Broken. Shattered. Fragmented. Depleted. Defeated. Unworthy. Shameful. Alone.

This is what I sat with, just “me” and these feelings. I put the word me in quotations because, really, there was no “me” at that very moment.

I submerged myself in a tub of warm soothing water. In quiet. Something foreign to me. Just being. Sitting with the silence meant being with my thoughts, my emotions-with “me.”

How does one sit with self, if there feels to be no self inside?

I didn’t feel the warmth of the water. I felt a crawling sensation. I literally wanted to crawl out of my own skin and this body.

As I sat there, with no other choice, I could feel physical pain building in my throat . It was building and growing until I thought it may just rip right through my skin.

Then came a deep moan. My body wanted to let the pain out. It wanted to physically release these feelings, like toxins being released to save me from death. Sounds dramatic I know, but it was quite literally how it felt.

I had no control. The tears started rolling down my cheeks. I recall submerging my entire body and head under the water to stop it all.

Just as I had suppressed and submerged the pain for much of my life, I was giving it one more go at ignoring it all.

With the water covering my eyes, nose and mouth, submerged under the weight of the water, I attempted control one last time. I couldn’t feel the tears on my face, I couldn’t hear the moan, but I couldn’t breath (a metaphor for my life).

I jolted up out of the water, and the pain from my throat tore through into noise. It was like nothing I’d ever heard, or anything I could have imagined was inside me.

Crying. Uncontrollable crying.

It was the little Tanya who had yearned to be seen and heard. It was her unmet needs, her feelings of unworthiness and fear.
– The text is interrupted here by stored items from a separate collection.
This is an optimization exercise on Yosys and OpenROAD, whose aim is small area and a short achievable clock period, not a production implementation. In this exercise RTL edits were held to simulation tests only and were not proved equivalent to the original. Power is estimated from default activity; no workload was simulated.

==> run a <==
==> flow/design.v (excerpt) <==
module nmr_seq(
    input         clk_sys,
    input         rst_n,           
    input  [4:0]  start,           
    input  [15:0] datain,          
    input         scale_rst_n,
    input         scale_load,
    input  [4:0]  scale_choice,
    input         pn_change,
    input         inv_turn,
    output        scale_soft_d,
    output        scale_rt_sw,
    output        scale_sw_acq1,
    output        scale_sw_acq2,
    output        scale_s_acq,
    output        scale_dds_conf,
    output        scale_dump_start,
    output        scale_pluse_start,
    output        scale_pn_out,
    output        scale_bb_ch,
    output        scale_reset_out,
    output        scale_load_out,
    output [15:0] scale_s_acqnum,
    output        scale_intertodsp,
    output        scale_state_over_n,
    output [11:0] scale_strippluse,
    output        scale_dumpoff_ctr,
    output        scale_off_test,
    output        scale_tetw_pluse,
    output        scale_s_acq180,
    output        scale_long_opentime,
    output        scale_dump_sustain_ctrl,
    output        scale_ne_le,
    input         scan_rst_n,
    input         scan_load,
    input         scan_choice,
    output        scan_dumpon_ctr,
    output        scan_dumpoff_ctr,
    output        scan_soft_d,
    output        scan_rt_sw,
    output        scan_sw_acq1,
    output        scan_sw_acq2,
    output        scan_s_acq,
    output        scan_dds_conf,
    output        scan_calctrl,
    output        scan_state_over_n,
    output        scan_resetout,
    input         noise_rst_n,
    input         noise_load,
    input         noise_choice,
    output        noise_dumpon_ctr,
    output        noise_dumpoff_ctr,
    output        noise_soft_d,
    output        noise_rt_sw,
    output        noise_sw_acq1,
    output        noise_sw_acq2,
  ...
clock: 10.0 ns
lec_check: 0
cap_margin: 20
core_margin: 2
core_utilization: 40
place_density: 0.6
slew_margin: 20
run.sh (not shown) runs the stock make flow with config.mk's settings and CLKGATE_MAP_FILE= SYNTH_SCRIPT=/design/flow/synth_recipe.tcl, a recipe that flattens the netlist after the stock synthesis.
==> run b: changes against run a <==
--- a/flow/design.v
+++ b/flow/design.v
@@ -329,32 +329,30 @@
         if (scanchoice) dectime <= datain;
         else            acqtime <= datain;
     end
 reg  [2:0] cs;
 wire [2:0] q = (cs == 3'd7) ? 3'd7 : cs + 3'd1;
+reg  [2:0] qr;     
 always @(posedge clk_sys)
-    if (!rst_n)       cs <= 3'd0;
-    else if (clken_p) cs <= q;
+    if (!rst_n) begin
+        cs <= 3'd0;
+        qr <= 3'd0;
+    end else begin
+        if (clken_p) cs <= q;
+        qr <= q;
+    end
 always @(posedge clk_sys) begin
     if (!rst_n) begin
-        timecount    <= 20'd1;
         dumpon_ctr   <= 1'b0;
         dumpoff_ctr  <= 1'b0;
         rt_sw        <= 1'b0;
         sw_acq2      <= 1'b1;
         s_acq        <= 1'b0;
         calctrl      <= 1'b0;
         state_over_n <= 1'b1;
         resetout     <= 1'b0;
     end else begin
-        case (q)
-            3'd2:    timecount <= 20'd3000;
-            3'd3:    timecount <= {4'd0, dectime};
-            3'd4:    timecount <= 20'd500;
-            3'd5:    timecount <= {4'd0, acqtime};
-            default: timecount <= 20'd100;
-        endcase
         dumpon_ctr   <= (q == 3'd2);
         dumpoff_ctr  <= (q == 3'd6);
         rt_sw        <= (q >= 3'd2) && (q <= 3'd5);
         sw_acq2      <= !((q == 3'd4) || (q == 3'd5));
         s_acq        <= (q >= 3'd5);
@@ -364,10 +362,19 @@
     end
 end
 assign soft_d   = dumpon_ctr;
 assign dds_conf = dumpon_ctr;
 assign sw_acq1  = 1'b1;
+always @(*)
+    case (qr)
+        3'd0:    timecount = 20'd1;
+        3'd2:    timecount = 20'd3000;
+        3'd3:    timecount = {4'd0, dectime};
+        3'd4:    timecount = 20'd500;
+        3'd5:    timecount = {4'd0, acqtime};
+        default: timecount = 20'd100;
+    endcase
 endmodule
 module noisestate(
     input             clk_sys,
     input             clken_p,
     input             rst_n,
@@ -391,40 +398,47 @@
         if (nchoice) dectime <= ndatain;
         else         acqtime <= ndatain;
     end
 reg  [2:0] cs;
 wire [2:0] q = (cs == 3'd7) ? 3'd7 : cs + 3'd1;
+reg  [2:0] qr;     
 always @(posedge clk_sys)
-    if (!rst_n)       cs <= 3'd0;
-    else if (clken_p) cs <= q;
+    if (!rst_n) begin
+        cs <= 3'd0;
+        qr <= 3'd0;
+    end else begin
+        if (clken_p) cs <= q;
+        qr <= q;
+    end
 always @(posedge clk_sys) begin
     if (!rst_n) begin
-        timecount    <= 20'd1;
         dumpon_ctr   <= 1'b0;
         dumpoff_ctr  <= 1'b0;
         rt_sw        <= 1'b0;
         sw_acq2      <= 1'b1;
         n_acq        <= 1'b0;
         state_over_n <= 1'b1;
     end else begin
-        case (q)
-            3'd2:    timecount <= 20'd3000;
-            3'd3:    timecount <= {4'd0, dectime};
-            3'd4:    timecount <= 20'd500;
-            3'd5:    timecount <= {4'd0, acqtime};
-            default: timecount <= 20'd100;
-        endcase
         dumpon_ctr   <= (q == 3'd2);
         dumpoff_ctr  <= (q == 3'd6);
         rt_sw        <= (q >= 3'd2) && (q <= 3'd5);
         sw_acq2      <= !((q == 3'd4) || (q == 3'd5));
         n_acq        <= (q == 3'd5);
         state_over_n <= (q != 3'd7);
     end
 end
 assign soft_d  = dumpon_ctr;
 assign sw_acq1 = 1'b1;
+always @(*)
+    case (qr)
+        3'd0:    timecount = 20'd1;
+        3'd2:    timecount = 20'd3000;
+        3'd3:    timecount = {4'd0, dectime};
+        3'd4:    timecount = 20'd500;
+        3'd5:    timecount = {4'd0, acqtime};
+        default: timecount = 20'd100;
+    endcase
 endmodule
 module plusestate(
     input             clk_sys,
     input             clken_p,
     input             rst_n,
@@ -452,32 +466,28 @@
         if (loadchoice) DUMPTIME  <= datain;
         else            PLUSETIME <= datain;
     end
 reg  [3:0] cs;
 wire [3:0] q = (cs == 4'd9) ? 4'd9 : cs + 4'd1;
+reg  [3:0] qr;     
 always @(posedge clk_sys)
-    if (!rst_n)       cs <= 4'd0;
-    else if (clken_p) cs <= q;
+    if (!rst_n) begin
+        cs <= 4'd0;
+        qr <= 4'd0;
+    end else begin
+        if (clken_p) cs <= q;
+        qr <= q;
+    end
 always @(posedge clk_sys) begin
     if (!rst_n) begin
-        timecount    <= 20'd1;
         sw_acq1      <= 1'b1;
         pluse_start  <= 1'b0;
         dump_start   <= 1'b0;
         state_over_n <= 1'b1;
         dds_config   <= 1'b0;
         dumpoff_ctr  <= 1'b0;
     end else begin
-        case (q)
-            4'd1:    timecount <= 20'd10;
-            4'd4:    timecount <= 20'd400;
-            4'd5:    timecount <= 20'd30;
-            4'd6:    timecount <= 20'd168;
-            4'd7:    timecount <= {4'd0, PLUSETIME};
-            4'd8:    timecount <= {4'd0, DUMPTIME};
-            default: timecount <= 20'd100;
-        endcase
         sw_acq1      <= !((q >= 4'd4) && (q <= 4'd8));
         pluse_start  <= (q == 4'd6) || (q == 4'd7);
         dump_start   <= (q >= 4'd5) && (q <= 4'd8);
         state_over_n <= (q != 4'd9);
         dds_config   <= (q == 4'd5) || (q == 4'd6);
@@ -488,10 +498,21 @@
 assign pluse_acq  = dump_start;
 assign off_test   = pluse_start;
 assign tetw_pluse = dumpoff_ctr;
 assign rt_sw      = 1'b0;
 assign sw_acq2    = 1'b1;
+always @(*)
+    case (qr)
+        4'd0:    timecount = 20'd1;
+        4'd1:    timecount = 20'd10;
+        4'd4:    timecount = 20'd400;
+        4'd5:    timecount = 20'd30;
+        4'd6:    timecount = 20'd168;
+        4'd7:    timecount = {4'd0, PLUSETIME};
+        4'd8:    timecount = {4'd0, DUMPTIME};
+        default: timecount = 20'd100;
+    endcase
 endmodule
 module state_1ms(
     input             clk_sys,
     input             clken_p,
     input             rst_n,
@@ -645,10 +666,22 @@
     output        clk_en_scan,
     output        clk_en_noise,
     output        clk_en_pluse,
     output        clk_en_st1ms
 );
+reg  [15:0] datain_d;
+reg         scan_load_d, scan_choice_d, noise_load_d, noise_choice_d;
+reg         pluse_load_d, pluse_choice_d;
+always @(posedge clk_sys) begin
+    datain_d       <= datain;
+    scan_load_d    <= scan_load;
+    scan_choice_d  <= scan_choice;
+    noise_load_d   <= noise_load;
+    noise_choice_d <= noise_choice;
+    pluse_load_d   <= pluse_load;
+    pluse_choice_d <= pluse_choice;
+end
 wire [21:0] tc_scale;
 wire [19:0] tc_scan, tc_noise, tc_pluse, tc_st1ms;
 wire [21:0] sw_dataout;
 wire        sw_en, time_up;
 timer timer_0 (
@@ -687,30 +720,30 @@
     .dumpon_ctr(scan_dumpon_ctr), .dumpoff_ctr(scan_dumpoff_ctr),
     .soft_d(scan_soft_d), .rt_sw(scan_rt_sw),
     .sw_acq1(scan_sw_acq1), .sw_acq2(scan_sw_acq2),
     .s_acq(scan_s_acq), .dds_conf(scan_dds_conf),
     .calctrl(scan_calctrl), .state_over_n(scan_state_over_n),
-    .scanload(scan_load), .scanchoice(scan_choice),
-    .resetout(scan_resetout), .timecount(tc_scan), .datain(datain));
+    .scanload(scan_load_d), .scanchoice(scan_choice_d),
+    .resetout(scan_resetout), .timecount(tc_scan), .datain(datain_d));
 noisestate noisestate_0 (
     .clk_sys(clk_sys), .clken_p(clk_en_noise), .rst_n(noise_rst_n),
     .dumpon_ctr(noise_dumpon_ctr), .dumpoff_ctr(noise_dumpoff_ctr),
     .soft_d(noise_soft_d), .rt_sw(noise_rt_sw),
     .sw_acq1(noise_sw_acq1), .sw_acq2(noise_sw_acq2),
     .n_acq(noise_n_acq), .state_over_n(noise_state_over_n),
-    .nload(noise_load), .nchoice(noise_choice),
-    .timecount(tc_noise), .ndatain(datain));
+    .nload(noise_load_d), .nchoice(noise_choice_d),
+    .timecount(tc_noise), .ndatain(datain_d));
 plusestate plusestate_0 (
     .clk_sys(clk_sys), .clken_p(clk_en_pluse), .rst_n(pluse_rst_n),
     .soft_d(pluse_soft_d), .rt_sw(pluse_rt_sw),
     .sw_acq1(pluse_sw_acq1), .sw_acq2(pluse_sw_acq2),
     .pluse_acq(pluse_acq), .pluse_start(pluse_pluse_start),
-    .off_test(pluse_off_test), .load(pluse_load),
-    .loadchoice(pluse_choice), .dump_start(pluse_dump_start),
+    .off_test(pluse_off_test), .load(pluse_load_d),
+    .loadchoice(pluse_choice_d), .dump_start(pluse_dump_start),
     .state_over_n(pluse_state_over_n), .dds_config(pluse_dds_config),
     .dumpoff_ctr(pluse_dumpoff_ctr), .tetw_pluse(pluse_tetw_pluse),
-    .timecount(tc_pluse), .datain(datain));
+    .timecount(tc_pluse), .datain(datain_d));
 state_1ms state_1ms_0 (
     .clk_sys(clk_sys), .clken_p(clk_en_st1ms), .rst_n(st1ms_rst_n),
     .load(st1ms_load), .loadchoice(st1ms_choice),
     .reset_out(st1ms_reset_out), .dump_start(st1ms_dump_start),
     .pluse_start(st1ms_pluse_start), .bri_cycle(st1ms_bri_cycle),
==> flow/flow/run.sh (new file) <==
#!/bin/bash
# Layout flow: the standard ORFS flow (standard.sh, synthesis unchanged)
# with two changes: the port buffers are buf_2 cells, and setup repair aims
# for a tighter slack than the 10 ns clock needs. The clock period and the
# constraints are the design's. ORFS writes each step's full log under
# orfs/logs; make's own output goes to standard_flow.log.
set -uo pipefail
bash standard.sh \
    "BUFFER_PORTS_ARGS=-buffer_cell sky130_fd_sc_hd__buf_2" \
    SETUP_SLACK_MARGIN=6.8 \
    finish > standard_flow.log 2>&1
==> flow/standard.sh (new file) <==
#!/bin/bash
# synth_recipe.tcl (not shown) runs the flow's synth.tcl, then flattens the netlist and writes it again
# the make line also repeats each setting of config.mk as NAME=value (left out here)
make -C /OpenROAD-flow-scripts/flow DESIGN_CONFIG=/design/flow/config.mk WORK_HOME=/design/flow/orfs CLKGATE_MAP_FILE= SYNTH_SCRIPT=/design/flow/synth_recipe.tcl "${@:-finish}"
- CORE_UTILIZATION: 40 -> 65
- CTS_BUF_LIST: unset -> sky130_fd_sc_hd__clkbuf_8 sky130_fd_sc_hd__clkbuf_16
- CTS_CLUSTER_DIAMETER: unset -> 100
- CTS_CLUSTER_SIZE: unset -> 30
- PLACE_DENSITY: 0.6 -> 0.75
removed: flow/run.sh
==> comparison table <==
item	run a	run b
Result of the run	complete, no violations	complete, no violations
Half-perimeter wire length of the detailed placement result	46.13 mm	41.49 mm
Register area share after synthesis	69.90%	70.38%
Finished Core Util	47.01%	70.82%
Source of the critical timing path	scalestate_0.le_ne	scalestate_0.reset_out
Int Pwr	5.168 mW	3.865 mW
Post-synthesis instance area	28610 um2	27960 um2
Number of clock sinks	753	737
Part of the total power dissipated in sequential elements	52.2%	68.5%
Non-clk invs	69	65
Adder-Cell Fraction of Synth Area	2.484%	2.363%
Pin count of the biggest net entering global routing	60	63
Layout net count	2367	2254
Global Route met2 Usage	32.89%	49.77%
PD cells	194.0 nW/um2	162.5 nW/um2
Share of post-route cells with drive strength above 1	9.841%	11.67%
Critical Path Sink	scale_ne_le	scale_reset_out
DRT Pass-1 Iters	6	9
Avg Inst Size Synth	13.39 um2	13.38 um2
Area share of the largest cell type after synthesis	51.64%	52.84%
Leakage	11.26 nW	10.35 nW
Switching Power	1.319 mW	0.9940 mW
Floorplan die area	73690 um2	44690 um2

re-timing with driven ports:
How much do the figures lean on ideal ports? The routed layouts below were timed once more, with nothing changed but the port constraints.
Step 1 sets driving cells, clkbuf_16 on the clock port and buf_2 on the other inputs (assumed; they add their load-dependent delay and slew).
Step 2 also shifts input and output timing later by t, the mid clock arrival at the registers, as if the neighbouring blocks saw the same clock.
Slacks: ideal ports / drivers / drivers and shift; pairs: ideal ports / drivers.
run	t (ns)	setup slack, ns	clock arrival spread, ns	slew at the worst register clock pin (ns)
run a	0.664	5.967 / 5.909 / 5.699	0.030 / 0.030	0.06 / 0.06
run b	0.662	6.823 / 6.764 / 6.261	0.027 / 0.026	0.12 / 0.12
After both steps setup and hold are still met in every run listed. For run b, which loses most, drivers alone change the setup slack by -0.059 ns; drivers and shift together by -0.562 ns.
It was the adult Tanya who didn’t now where to go from here.

It was in that very moment in time, when I unraveled, I surrendered, and the unbecoming began. It was in this surrendering and unbecoming that I met myself.

I met “me.”

From that day forward, I started the process of peeling back the layers of false protection responses, old messages and default thinking. It was in the unbecoming that I found my truth, my worthiness and my life.